→ **Task to carry out**
Look through the data below for the string "layout", and copy every line where it turns up.
### Material for this exercise
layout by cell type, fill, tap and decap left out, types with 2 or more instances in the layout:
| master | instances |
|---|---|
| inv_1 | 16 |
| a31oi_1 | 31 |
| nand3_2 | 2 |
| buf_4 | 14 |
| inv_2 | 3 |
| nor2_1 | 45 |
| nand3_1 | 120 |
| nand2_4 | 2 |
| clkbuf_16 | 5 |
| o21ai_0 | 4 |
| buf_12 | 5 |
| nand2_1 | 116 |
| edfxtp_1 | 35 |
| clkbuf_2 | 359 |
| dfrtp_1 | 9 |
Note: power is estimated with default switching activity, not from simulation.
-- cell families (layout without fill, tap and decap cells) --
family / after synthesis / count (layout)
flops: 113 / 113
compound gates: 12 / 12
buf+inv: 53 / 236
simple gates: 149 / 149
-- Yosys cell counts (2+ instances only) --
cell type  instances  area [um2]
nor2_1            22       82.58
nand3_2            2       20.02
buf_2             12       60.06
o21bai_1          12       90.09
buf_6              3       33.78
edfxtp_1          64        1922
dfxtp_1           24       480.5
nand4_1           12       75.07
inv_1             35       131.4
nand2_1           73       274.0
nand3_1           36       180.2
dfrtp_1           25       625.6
--- config.mk ---
export PLATFORM = sky130hd
export DESIGN_NAME = mmio_regs_flat
export DESIGN_NICKNAME = d
export VERILOG_FILES = /design/src/design/soc_pkg.sv /design/src/design/axi_lite_if.sv /design/src/design/mmio_regs.sv /design/src/flat_wrapper.sv
export SDC_FILE = /design/constraint.sdc
export NUM_CORES = 1
export LEC_CHECK = 0
export BUFFER_PORTS_ARGS = -buffer_cell sky130_fd_sc_hd__buf_2
export CAP_MARGIN = 40
export CORE_MARGIN = 5
export CORE_UTILIZATION = 55
export CTS_BUF_LIST = sky130_fd_sc_hd__clkbuf_8 sky130_fd_sc_hd__clkbuf_16
export CTS_CLUSTER_DIAMETER = 60
export CTS_CLUSTER_SIZE = 10
export DETAILED_ROUTE_END_ITERATION = 8
export GPL_ROUTABILITY_DRIVEN = 1
export HOLD_SLACK_MARGIN = 0.05
export PLACE_DENSITY = 0.95
export SETUP_SLACK_MARGIN = 0.02
export SLEW_MARGIN = 20
export SYNTH_ARGS = -nofsm -noshare
export SYNTH_HDL_FRONTEND = slang
export SYNTH_SLANG_ARGS = --single-unit
--- constraint.sdc ---
create_clock -name aclk -period 6.13 [get_ports aclk]
set_input_delay 0.613 -clock aclk [delete_from_list [all_inputs] [get_ports aclk]]
set_output_delay 0.613 -clock aclk [all_outputs]
set_load 0.02 [all_outputs]
--- src/design/soc_pkg.sv ---
// Memory system shared definitions
package soc_pkg;

    // Bus widths
    localparam int ADDR_W = 32;
    localparam int DATA_W = 32;

    // Memory map
    localparam logic [ADDR_W-1:0] CODE_BASE = 32'h0000_0000;
    localparam logic [ADDR_W-1:0] CODE_SIZE = 32'h0000_1000;
    localparam logic [ADDR_W-1:0] DATA_BASE = 32'h1000_0000;
    localparam logic [ADDR_W-1:0] DATA_SIZE = 32'h0000_1000;

    // Everything from here up is register space
    localparam logic [ADDR_W-1:0] MMIO_BASE = 32'h8000_0000;

    // AXI response codes
    typedef enum logic [1:0] {
        OKAY   = 2'b00,
        EXOKAY = 2'b01,
        SLVERR = 2'b10,
        DECERR = 2'b11
    } resp_t;

    // Register offsets inside the MMIO block
    typedef enum logic [3:0] {
        REG_SCRATCH = 4'h0,
        REG_WCOUNT  = 4'h4,
        REG_LED     = 4'h8
    } mmio_reg_t;

    localparam int LED_W = 8;

endpackage : soc_pkg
######
→ **Answer to the problem**
layout by cell type, fill, tap and decap left out, types with 2 or more instances in the layout:
-- cell families (layout without fill, tap and decap cells) --
family / after synthesis / count (layout)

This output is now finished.